Approximately two-thirds of rollovers occur in daylight rather than in the dark.
Ninety-three percent of rollovers occur on dry roads.
Myth #2: The vast majority of rollovers are caused by reckless maneuvers and excessive speeding.
Speeding certainly increases the risk of rollover accidents, but excessive speed is a contributing factor in less than half of all rollovers. That means that more than 50 percent of rollovers are due to other factors. Drivers often assume their rollover risk is negligible as long as they avoid excessive speeds. That is simply not the case. Avoiding excessive speeds is an important first step in rollover prevention, but there are a host of other factors, including driver fatigue and inattention that can also cause accidents.
Evasive maneuvers are a factor in only a small percentage (5 to 10 percent) of rollovers.
Myth #3: Rollovers only happen to inexperienced drivers.
Approximately 66 percent of rollovers involve drivers with more than 10 years of driving experience.
Most rollovers occur among drivers between the ages of 25 and 55.
The Three Main Causes of Rollovers
So, if most rollovers aren't caused by external conditions, speed or inexperience, what does cause them?
Driver error is responsible for over three-quarters of all rollovers. Rollovers can happen to anyone at any time, so drivers can never be too comfortable behind the wheel. Over 90 percent of the time, the rollover is not the "first" event - in other words, some other dangerous event occurs before the rollover. It maight be drowsiness or inattention, which together contribute to about 20 percent of rollovers, with running off the road due to inattention being the leading cause of serious crashes. The event might be a driver drifting over into a soft shoulder, riding up over a curb or incorrectly making a turn at an intersection. Attentive driving can prevent most rollovers.
Vehicle condition plays a role in some rollovers. In a recent Federal Motor Carrier Safety Administration study, 54 percent of the vehicles involved in a rollover accident had a brake defect of some sort.
Load size is also a factor in some rollovers. More than 90 percent of cargo tank rollovers occur while carrying partial loads, so if you are hauling liquids, it's important to understand the "slosh and surge" effect of liquid loads. "Slosh" refers to liquid running up the sides of a tanker, which changes the tanker's center of gravity, and "surge" refers to liquid shifting from front to back and then back to front when accelerating or braking.

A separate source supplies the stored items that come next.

## src/verilog/uart_cmd_pkg.sv

```systemverilog
package uart_cmd_pkg;

  localparam int data_bits  = 8;
  localparam int cmd_width  = 16;
  localparam int frame_bits = 11;  // start, 8 data, parity, stop

  typedef struct packed {
    logic [7:0] hi_byte;  // sent first
    logic [7:0] lo_byte;
  } cmd_bytes_t;

  typedef struct packed {
    logic       rw;    // 1 is write, 0 is read
    logic [6:0] addr;
    logic [7:0] data;  // don't care for a read
  } cmd_fields_t;

  typedef union packed {
    cmd_bytes_t  bytes;
    cmd_fields_t fields;
  } cmd_word_t;

  // parity bit that makes the total count of ones odd
  function automatic logic odd_parity(input logic [data_bits-1:0] d);
    logic p;
    p = ~(^d);
    return p;
  endfunction

endpackage

```

## src/verilog/uart_tx.sv

```systemverilog
module uart_tx #(
  parameter int clks_per_bit = 434
) (
  input  logic                               clk,
  input  logic                               rst_n,
  input  logic                               tx_start,
  input  logic [uart_cmd_pkg::data_bits-1:0] tx_data,
  output logic                               tx,
  output logic                               tx_done
);

  localparam int cnt_w = $clog2(clks_per_bit);
  localparam int idx_w = $clog2(uart_cmd_pkg::frame_bits);
  localparam int shr_w = uart_cmd_pkg::frame_bits - 1;

  logic             busy;
  logic [cnt_w-1:0] baud_cnt;
  logic [idx_w-1:0] bit_idx;
  logic [shr_w-1:0] shreg;  // bits still to go out after the start bit
  logic             bit_end;
  logic             last_bit;

  assign bit_end  = (baud_cnt == cnt_w'(clks_per_bit - 1));
  assign last_bit = (bit_idx == idx_w'(uart_cmd_pkg::frame_bits - 1));
  assign tx_done  = busy && bit_end && last_bit;  // last cycle of the stop bit

  always_ff @(posedge clk or negedge rst_n)
  begin
    if (!rst_n)
    begin
      busy     <= 1'b0;
      baud_cnt <= '0;
      bit_idx  <= '0;
      tx       <= 1'b1;
    end
    else if (!busy)
    begin
      if (tx_start)
      begin
        busy     <= 1'b1;
        baud_cnt <= '0;
        bit_idx  <= '0;
        tx       <= 1'b0;  // start bit
      end
    end
    else if (bit_end)
    begin
      baud_cnt <= '0;
      if (last_bit)
      begin
        busy <= 1'b0;  // line is already high from the stop bit
      end
      else
      begin
        bit_idx <= bit_idx + 1'b1;
        tx      <= shreg[0];
      end
    end
    else
    begin
      baud_cnt <= baud_cnt + 1'b1;
    end
  end

  // shifted LSB first, ones fill in behind so the stop bit falls out last
  always_ff @(posedge clk)
  begin
    if (tx_start && !busy)
    begin
      shreg <= {1'b1, uart_cmd_pkg::odd_parity(tx_data), tx_data};
    end
    else if (busy && bit_end)
    begin
      shreg <= {1'b1, shreg[shr_w-1:1]};
    end
  end

endmodule

```

## src/verilog/uart_rx.sv

```systemverilog
module uart_rx #(
  parameter int clks_per_bit = 434
) (
  input  logic                               clk,
  input  logic                               rst_n,
  input  logic                               rx,
  output logic [uart_cmd_pkg::data_bits-1:0] rx_data,
  output logic                               rx_done,
  output logic                               rx_err,
  output logic                               rx_busy
);

  localparam int cnt_w    = $clog2(clks_per_bit);
  localparam int idx_w    = $clog2(uart_cmd_pkg::frame_bits);
  localparam int half_bit = clks_per_bit / 2;
  localparam int sync_lag = 2;  // edge is seen two clocks late
  localparam int par_idx  = uart_cmd_pkg::data_bits + 1;
  localparam int stop_idx = uart_cmd_pkg::frame_bits - 1;

  logic [2:0]                         rx_sync;
  logic                               rx_s;
  logic                               fall;
  logic                               busy;
  logic [cnt_w-1:0]                   baud_cnt;
  logic [idx_w-1:0]                   bit_idx;
  logic                               mid;
  logic                               bit_end;
  logic [uart_cmd_pkg::data_bits-1:0] shreg;
  logic                               par_bit;

  assign rx_s    = rx_sync[1];
  assign fall    = rx_sync[2] & ~rx_sync[1];
  assign mid     = (baud_cnt == cnt_w'(half_bit));
  assign bit_end = (baud_cnt == cnt_w'(clks_per_bit - 1));
  assign rx_data = shreg;
  assign rx_busy = busy;

  always_ff @(posedge clk or negedge rst_n)
  begin
    if (!rst_n)
      rx_sync <= '1;  // idle line is high
    else
      rx_sync <= {rx_sync[1:0], rx};
  end

  always_ff @(posedge clk or negedge rst_n)
  begin
    if (!rst_n)
    begin
      busy     <= 1'b0;
      baud_cnt <= '0;
      bit_idx  <= '0;
      rx_done  <= 1'b0;
      rx_err   <= 1'b0;
    end
    else
    begin
      rx_done <= 1'b0;
      rx_err  <= 1'b0;
      if (!busy)
      begin
        if (fall)
        begin
          busy     <= 1'b1;
          baud_cnt <= cnt_w'(sync_lag);
          bit_idx  <= '0;
        end
      end
      else
      begin
        baud_cnt <= bit_end ? '0 : baud_cnt + 1'b1;
        if (mid)
        begin
          bit_idx <= bit_idx + 1'b1;
          if (bit_idx == '0 && rx_s)
          begin
            busy <= 1'b0;  // glitch, back to hunting
          end
          else if (bit_idx == idx_w'(stop_idx))
          begin
            busy    <= 1'b0;
            rx_done <= 1'b1;
            rx_err  <= (par_bit != uart_cmd_pkg::odd_parity(shreg)) || !rx_s;
          end
        end
      end
    end
  end

  always_ff @(posedge clk)
  begin
    if (busy && mid)
    begin
      if (bit_idx >= idx_w'(1) && bit_idx <= idx_w'(uart_cmd_pkg::data_bits))
        shreg <= {rx_s, shreg[uart_cmd_pkg::data_bits-1:1]};  // LSB arrives first
      if (bit_idx == idx_w'(par_idx))
        par_bit <= rx_s;
    end
  end

endmodule

```

## src/verilog/uart_cmd_ctrl.sv

```systemverilog
module uart_cmd_ctrl #(
  parameter int gap_cycles    = 100,
  parameter int reply_timeout = 26040
) (
  input  logic                               clk,
  input  logic                               rst_n,
  input  logic [uart_cmd_pkg::cmd_width-1:0] cmd_in,
  input  logic                               cmd_vld,
  output logic                               cmd_rdy,
  output logic [uart_cmd_pkg::data_bits-1:0] read_data,
  output logic                               read_vld,
  output logic                               read_err,
  output logic                               tx_start,
  output logic [uart_cmd_pkg::data_bits-1:0] tx_data,
  input  logic                               tx_done,
  input  logic [uart_cmd_pkg::data_bits-1:0] rx_data,
  input  logic                               rx_done,
  input  logic                               rx_err,
  input  logic                               rx_busy
);

  localparam logic [2:0] s_idle       = 3'd0;
  localparam logic [2:0] s_send_hi    = 3'd1;
  localparam logic [2:0] s_gap        = 3'd2;
  localparam logic [2:0] s_send_lo    = 3'd3;
  localparam logic [2:0] s_wait_reply = 3'd4;

  localparam int cnt_max = (reply_timeout > gap_cycles) ? reply_timeout : gap_cycles;
  localparam int cnt_w   = $clog2(cnt_max + 1);

  logic [2:0]              state;
  logic [cnt_w-1:0]        cnt;  // shared by the gap and the reply timeout
  uart_cmd_pkg::cmd_word_t cmd_next;
  uart_cmd_pkg::cmd_word_t cmd_q;
  logic                    accept;
  logic                    gap_end;
  logic                    timeout;

  assign cmd_next = cmd_in;
  assign accept   = (state == s_idle) && cmd_vld && cmd_rdy;
  assign gap_end  = (cnt == cnt_w'(gap_cycles - 1));
  assign timeout  = (cnt == cnt_w'(reply_timeout - 1));

  always_ff @(posedge clk or negedge rst_n)
  begin
    if (!rst_n)
    begin
      state    <= s_idle;
      cnt      <= '0;
      cmd_rdy  <= 1'b1;
      tx_start <= 1'b0;
      read_vld <= 1'b0;
      read_err <= 1'b0;
    end
    else
    begin
      tx_start <= 1'b0;
      read_vld <= 1'b0;
      read_err <= 1'b0;
      case (state)
        s_idle:
        begin
          if (!cmd_rdy)
          begin
            cmd_rdy <= 1'b1;  // one cycle after a read result
          end
          else if (accept)
          begin
            cmd_rdy  <= 1'b0;
            tx_start <= 1'b1;
            state    <= s_send_hi;
          end
        end
        s_send_hi:
        begin
          if (tx_done)
          begin
            cnt   <= '0;
            state <= s_gap;
          end
        end
        s_gap:
        begin
          if (gap_end)
          begin
            tx_start <= 1'b1;
            state    <= s_send_lo;
          end
          else
          begin
            cnt <= cnt + 1'b1;
          end
        end
        s_send_lo:
        begin
          if (tx_done && cmd_q.fields.rw)
          begin
            cmd_rdy <= 1'b1;  // writes expect no reply
            state   <= s_idle;
          end
          else if (tx_done)
          begin
            cnt   <= '0;
            state <= s_wait_reply;
          end
        end
        s_wait_reply:
        begin
          if (rx_done)
          begin
            read_vld <= !rx_err;
            read_err <= rx_err;
            state    <= s_idle;
          end
          else if (timeout && !rx_busy)
          begin
            read_err <= 1'b1;
            state    <= s_idle;
          end
          else if (!rx_busy)
          begin
            cnt <= cnt + 1'b1;  // held while a frame is coming in
          end
        end
        default:
        begin
          state <= s_idle;
        end
      endcase
    end
  end

  always_ff @(posedge clk)
  begin
    if (accept)
    begin
      cmd_q   <= cmd_next;
      tx_data <= cmd_next.bytes.hi_byte;
    end
    else if (state == s_gap && gap_end)
    begin
      tx_data <= cmd_q.bytes.lo_byte;
    end
    if (state == s_wait_reply && rx_done && !rx_err)
      read_data <= rx_data;
  end

endmodule

```

## src/verilog/uart_cmd_top.sv

```systemverilog
module uart_cmd_top #(
  parameter int clks_per_bit  = 434,
  parameter int gap_cycles    = 100,
  parameter int reply_timeout = 60 * 434
) (
  input  logic                               clk,
  input  logic                               rst_n,
  input  logic [uart_cmd_pkg::cmd_width-1:0] cmd_in,
  input  logic                               cmd_vld,
  output logic                               cmd_rdy,
  output logic [uart_cmd_pkg::data_bits-1:0] read_data,
  output logic                               read_vld,
  output logic                               read_err,
  output logic                               tx,
  input  logic                               rx
);

  logic                               tx_start;
  logic [uart_cmd_pkg::data_bits-1:0] tx_data;
  logic                               tx_done;
  logic [uart_cmd_pkg::data_bits-1:0] rx_data;
  logic                               rx_done;
  logic                               rx_err;
  logic                               rx_busy;

  uart_cmd_ctrl #(
    .gap_cycles    (gap_cycles),
    .reply_timeout (reply_timeout)
  ) i_ctrl (
    .clk       (clk),
    .rst_n     (rst_n),
    .cmd_in    (cmd_in),
    .cmd_vld   (cmd_vld),
    .cmd_rdy   (cmd_rdy),
    .read_data (read_data),
    .read_vld  (read_vld),
    .read_err  (read_err),
    .tx_start  (tx_start),
    .tx_data   (tx_data),
    .tx_done   (tx_done),
    .rx_data   (rx_data),
    .rx_done   (rx_done),
    .rx_err    (rx_err),
    .rx_busy   (rx_busy)
  );

  uart_tx #(
    .clks_per_bit (clks_per_bit)
  ) i_tx (
    .clk      (clk),
    .rst_n    (rst_n),
    .tx_start (tx_start),
    .tx_data  (tx_data),
    .tx       (tx),
    .tx_done  (tx_done)
  );

  uart_rx #(
    .clks_per_bit (clks_per_bit)
  ) i_rx (
    .clk     (clk),
    .rst_n   (rst_n),
    .rx      (rx),
    .rx_data (rx_data),
    .rx_done (rx_done),
    .rx_err  (rx_err),
    .rx_busy (rx_busy)
  );

endmodule

```

## config.mk

```make
export PLATFORM = sky130hd
export DESIGN_NAME = uart_cmd_top
export DESIGN_NICKNAME = d
export VERILOG_FILES = /design/src/verilog/uart_cmd_pkg.sv /design/src/verilog/uart_tx.sv /design/src/verilog/uart_rx.sv /design/src/verilog/uart_cmd_ctrl.sv /design/src/verilog/uart_cmd_top.sv
export SDC_FILE = /design/constraint.sdc
export NUM_CORES = 1
export LEC_CHECK = 0
export BUFFER_PORTS_ARGS = -buffer_cell sky130_fd_sc_hd__clkbuf_2
export CORE_MARGIN = 8
export CORE_UTILIZATION = 45
export DETAILED_ROUTE_END_ITERATION = 10
export SETUP_SLACK_MARGIN = 0.2
export SLEW_MARGIN = 20
export SYNTH_ARGS = -nofsm -noshare
export SYNTH_HDL_FRONTEND = slang
export SYNTH_HIERARCHICAL = 1
export SYNTH_SLANG_ARGS = --single-unit
export TNS_END_PERCENT = 20
```

## constraint.sdc

```tcl
create_clock -name clk -period 3.5 [get_ports clk]
set_clock_uncertainty 0.2 [all_clocks]
set_input_delay 0.175 -clock clk [delete_from_list [all_inputs] [get_ports clk]]
set_output_delay 0.175 -clock clk [all_outputs]
set_load 0.02 [all_outputs]
```

# After elaboration in Yosys (flattened, before gate mapping)
# Index checks and enable logic that the tools add are counted.
# op_classes
n_addsub	5
order_cmp	2
n_eq_ne	28
mux	67
n_bitwise	4
reduce_logical	35
# op_table
cell	count
$mux 15	6
$mux 9	8
$pmux 15 s4	1
$mux 1	32
$mux 4	7
$mux 3	8
$add 9x1->9 const B	2
$eq 9x9->1 const B	2
$mux 8	2
$ne 2x2->1 const B	8
$reduce_xor 8->1	2
$add 15x1->15 const B	1
$eq 15x15->1 const B	1
$eq 15x7->1 const B	1
$pmux 3 s5	1
$logic_and 1x1->1	13
$eq 4x4->1 const B	3
$reduce_and 6->1	2
$ne 2x1->1 const B	5
$reduce_bool 2->1	5
$eq 9x8->1 const B	1
$add 4x1->4 const B	2
$reduce_and 2->1	4
$eq 3x2->1 const B	2
other kinds (15)	22
# word_totals
register_bits	106
in_bits	20
output_inout_bits	12
word_cells	163

# Longest topological paths before layout
# depth
word_depth	8
mapped_depth	11
depth_no_buf	10

# Modules after synthesis
# The synthesis kept the hierarchy.
# by_module_without_submodules
module	instances	cells_per_inst	area_each_um2
uart_cmd_ctrl	1	170	2099.5
uart_rx	1	115	1381.3
uart_tx	1	115	1297.5

# Worst setup path before layout
# No wires, ideal clock.
# synth_timing
path_type	register -> register
startpoint	register i_tx.baud_cnt[6]
endpoint	register i_ctrl.cnt[10]
setup_ps	95
arrival_ps	2514
required_ps	3205
path_slack_ps	691
stages_incl_launch_ff	10
n_path_buf	1
cell_sequence	dfrtp_1 > or4b_4 > nor2_1 > and3_1 > a21bo_2 > a211o_1 > o41ai_1 > nand2_1 > buf_4 > o31ai_1
# synth_between
elab_chain_cells	6
word_cells_on_any_way	9
# synth_rtl
item	line	text
from (decl)	uart_tx.sv:17	logic [cnt_w-1:0] baud_cnt;
from (signal assigned)	uart_tx.sv:61	baud_cnt <= baud_cnt + 1'b1;
$eq 9x9->1 (*)	uart_tx.sv:23	assign bit_end = (baud_cnt == cnt_w'(clks_per_bit - 1));
$logic_and 1x1->1 (*) (2 in series)	uart_tx.sv:25	assign tx_done = busy && bit_end && last_bit;
via tx_done	uart_cmd_top.sv:20	logic tx_done;
$mux 15 or $logic_and 1x1->1 (tied branches)	--	
$mux 15 or $ne 2x2->1 (tied branches)	--	
$pmux 15 s4 or $reduce_and 6->1 (tied branches)	--	
to (signal assigned)	uart_cmd_ctrl.sv:91	cnt <= cnt + 1'b1;
to (signal assigned)	uart_cmd_ctrl.sv:122	cnt <= cnt + 1'b1;
to (decl)	uart_cmd_ctrl.sv:32	logic [cnt_w-1:0] cnt;
# The timed path passes the listed nets; every way through them passes the cells marked *. The select of a mux whose other input is x is not followed.
# A chain may end at the register's enable or synchronous reset.

# Final worst setup path
# layout_timing
startpoint	register i_tx.baud_cnt[6]
endpoint	register i_ctrl.cnt[6]
# Same word-level chain as after synthesis.

==> run_results.csv <==
group,metric,value,unit
setup_path,critPathArrivalTime,3.08,ns
finish,nNetsFinal,483,
placed_design,place_ws,0.421,ns
routing,ant_nets,0,
die,fp.dieW,119,um
die,io_pins,32,
routing,avgRoutedWirePerCell,15.2,um
sta,slew_headroom,27.1,%
routing,drtPass1Iterations,4,
finish,antenna_cells,0,
min_path,hp-class,"in2async",
global_route,antenna_found_initial,0,
setup_path,crit_type,"reg2reg",
logic_synthesis,syn-cell-area,0.00478,mm2
finish,stdcell_count,593,
placed_design,dpl_cell_area,0.00506,mm2
global_route,grt_pass1_vias,3209,
sta,drv_slew,0,
job,maxCapViolCount,0,
logic_synthesis,synth_fp_nets,431,
die,die_area,0.0142,mm2
die,placeableCoreArea,0.0103,mm2
global_route,grt.overflow.total,0,
routing,num_vias,3272,
finish,multiInputGateArea,0.00196,mm2
cts,path_clk_slew,0.10,ns
setup_path,critPathMaxStageDelay,0.60,ns
cts,cts.sinks,99,
run_status,status,"finished, final reports clean",
cts,cts_buffers,9,
routing,drc,0,
cts,clockBufferDepth,2,
logic_synthesis,seq_area_frac_synth,56.5,%
global_route,grt_use_total,13.6,%
cts,clkLatencyLatePin,0.37,ns
sta,finalHoldViolCount,0,
finish,nFillCells,893,
power_and_ir_drop,leakagePower,2.24,nW
finish,post-route-util,52.8,%
routing,drt-total-wl,8990,um
setup_path,required,3.57,ns
logic_synthesis,ys_warn_count,6,
sta,rsz0062_at_grt,"no",
die,rows,37,
routing,drtIter0Drc,224,
placed_design,place_congestion,0.804,
sta,setup_viol_count_final,0,
logic_synthesis,syn_avg_cell_area,11.9,um2
setup_path,critPathSlowestCell,"or4b_4",
finish,syn_to_final_growth,14.0,%
cts,cts_tree,"built",
logic_synthesis,postSynthCellCount,400,
power_and_ir_drop,fin_total_pwr,2.57,mW
placed_design,dp_hpwl,6140,um
sta,finalSetupTns,0,ns
setup_path,worstPathMaxFanout,11,
cts,h-tree-depth,3,
sta,worstMarginPinSlew,1.08,ns
logic_synthesis,synth-seq-cells,99,
cts,cts_root_buffer,"clkbuf_8",
power_and_ir_drop,cellPowerDensity,471,mW/mm2
setup_path,start_kind,"register",
sta,holdWs,0.131,ns
power_and_ir_drop,vdd_ir_drop_max,0.312,mV
finish,design_area,0.00545,mm2
logic_synthesis,synth-edff-count,43,
sta,fin_crit_sh,86.0,%
sta,worst_slack,0.490,ns
sta,fmax,332,MHz
setup_path,cp_cell_sequence,"or4b_4 -> nor2_1 -> and3_1 -> a21bo_2 -> a211o_1 -> o41ai_1 -> nand2_2 -> o31ai_1",
logic_synthesis,ys_types,65,
sta,post-route-min-period,3.01,ns
setup_path,end_kind,"register",
routing,viasPerCell,5.52,
global_route,grt_max_degree,38,
global_route,grt_pass1_wl,15800,um
logic_synthesis,async_flop_share,56.6,%
logic_synthesis,synth-main-ff-cell,"dfrtp_1",
placed_design,placedCellCount,559,
finish,drive_gt1_share,20.6,%
die,start_util,46.3,%
placed_design,port_buffers,31,
die,die_y,119,um
finish,seq_area,0.00270,mm2
[repair_timing]
| action | CTS | global route |
|---|---|---|
| gates resized for setup | 0 | 1 |
| setup endpoints to repair | 0 | 1 |
| setup buffers | 0 | 0 |
| hold endpoints to repair | 37 | 0 |
| hold buffers | 18 | 0 |
[kinds of logic (layout without fill, tap and decap cells)]
logic type	count (synthesis)	count (layout)	share of synthesized area, %
compound gates	93	93	13.3
xor+xnor	22	22	4.32
fa+ha+maj	11	11	2.88
buf+inv	25	82	2.54
flops	99	99	56.5
mux	18	18	4.19
simple gates	132	132	16.3
[layout by cell type, fill, tap and decap left out, types with 4 or more instances in the layout]
master          n
nand2b_1        7
ha_1           11
o21ai_0        21
clkbuf_2       31
dfrtp_1        51
and3_1         13
nand3_1        13
nor4_1          5
nand2_1        25
xor2_1          5
o21ai_1        12
inv_1          13
a21o_1          9
clkbuf_8        9
nor2_1         19
buf_4           4
mux2_2         16
dlygate4sd3_1  18
o31ai_1        11
xnor2_1        16
nor2b_1         5
dfstp_2         5
a21oi_1         9
edfxtp_1       43
or2_2           4
nand4_1         5
a31oi_1         4
nor3_1         11
[cells in the mapped netlist (all sizes together), types with 7 or more instances]
| master | instances | area [um2] |
|---|---|---|
| o21ai | 35 | 183 |
| nor3 | 12 | 71.3 |
| nand2b | 7 | 43.8 |
| and3 | 13 | 81.3 |
| xnor2 | 16 | 140 |
| nor4 | 7 | 65.1 |
| a21oi | 9 | 45.0 |
| nand3 | 13 | 65.1 |
| nand2 | 27 | 104 |
| a21o | 9 | 67.6 |
| ha | 11 | 138 |
| nor2 | 20 | 77.6 |
| mux2 | 16 | 180 |
| inv | 13 | 48.8 |
| o31ai | 11 | 82.6 |
| edfxtp | 43 | 1290 |
| dfrtp | 51 | 1280 |
[sequential cells by signal, summed over array words and instances (netlist names), 3 cells and up]
register,count
i_ctrl/cnt,15
i_ctrl/cmd_q,9
i_rx/baud_cnt,9
i_tx/baud_cnt,9
i_tx/shreg,9
i_ctrl/read_data,8
i_ctrl/tx_data,8
i_rx/rx_data,8
i_rx/bit_idx,4
i_tx/bit_idx,4
i_ctrl/state,3
i_rx/rx_sync,3
[final timing paths]
kind | from | endpoint | slack [ns] | cells after the start
worst max-delay path | i_tx/baud_cnt[6]$_DFFE_PN0P_ | i_ctrl/cnt[6]$_DFFE_PN0P_ | 0.49 | 8
worst min-delay path | rst_n | i_rx/bit_idx[2]$_DFFE_PN0P_ | 0.13 | 2
worst max register to register | i_tx/baud_cnt[6]$_DFFE_PN0P_ | i_ctrl/cnt[6]$_DFFE_PN0P_ | 0.49 | 8
worst min register to register | i_rx/rx_sync[0]$_DFF_PN1_ | i_rx/rx_sync[1]$_DFF_PN1_ | 0.16 | 0
max in group asynchronous | rst_n | i_rx/rx_sync[2]$_DFF_PN1_ | 2.07 | 3
min in group clk | cmd_vld | i_ctrl/cmd_rdy$_DFFE_PN1P_ | 0.15 | 5
[report_power, final]
group	switching [mW]	total, mW	leakage [nW]	internal (mW)
logic	0.191	0.369	1.02	0.178
registers	0.125	1.44	1.12	1.32
clock network	0.414	0.756	0.103	0.342
total	0.730	2.57	2.24	1.84
[layout make-up]
| type | count | share of cell area, % |
|---|---|---|
| Clock inverter | 7 | 1.47 |
| Multi-Input combinational cell | 276 | 36.0 |
| Tap cell | 136 | 3.12 |
| Inverter | 13 | 0.896 |
| Sequential cell | 99 | 49.5 |
| Clock buffer | 9 | 2.27 |
| Timing Repair Buffer | 53 | 6.71 |
[critical path: cells and delay by family (launching register included)]
kind | cells | cell delay, ns
AOI/OAI and AO/OA | 4 | 0.97
DFF | 1 | 0.43
and+or+nand+nor | 4 | 1.30
[routing by layer]
layer / GRT usage [%] / part of all wire [%] / vias up
li1: - / - / 1597
met1: 16.9 / 47 / 1603
met2: 21.2 / 46 / 58
met3: 4.82 / 4.1 / 14
met4: 5.22 / 2.2 / 0
met5: 0 / 0 / -
Note: power is estimated with default switching activity, not from simulation.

How You Can Prevent Rollovers
Since a large majority of rollovers are caused by driver error, most crashes are preventable. Here are several ways you can prevent a rollover and get to your destination safely:
Slow it down. Obey the speed limits and take it slow around corners.
Stay alert. Falling asleep at the wheel or driving while fatigued is unacceptable. Turning up the radio or rolling down your windows are not effective ways to keep you alert. Hours-of-Service regulations are in place to prevent fatigue-related accidents.
Put down the cellphone. Not only is it extremely dangerous to text while driving, it is also illegal for truckers to do so.
Ensure your truck is mechanically sound before your trip. You don't want to be involved in a rollover or other accident because your brakes weren't properly checked before a trip.
Understand the design and performance of the type of truck you will be driving. For example, tankers handle differently than reefers or flatbeds.
Always make sure loads are tied down properly. Shifting loads can easily lead to a rollover.
Ultimately, many of the factors that can cause a rollover crash are entirely under the driver's control. Always remember - deadlines are important, but safety is your number one priority.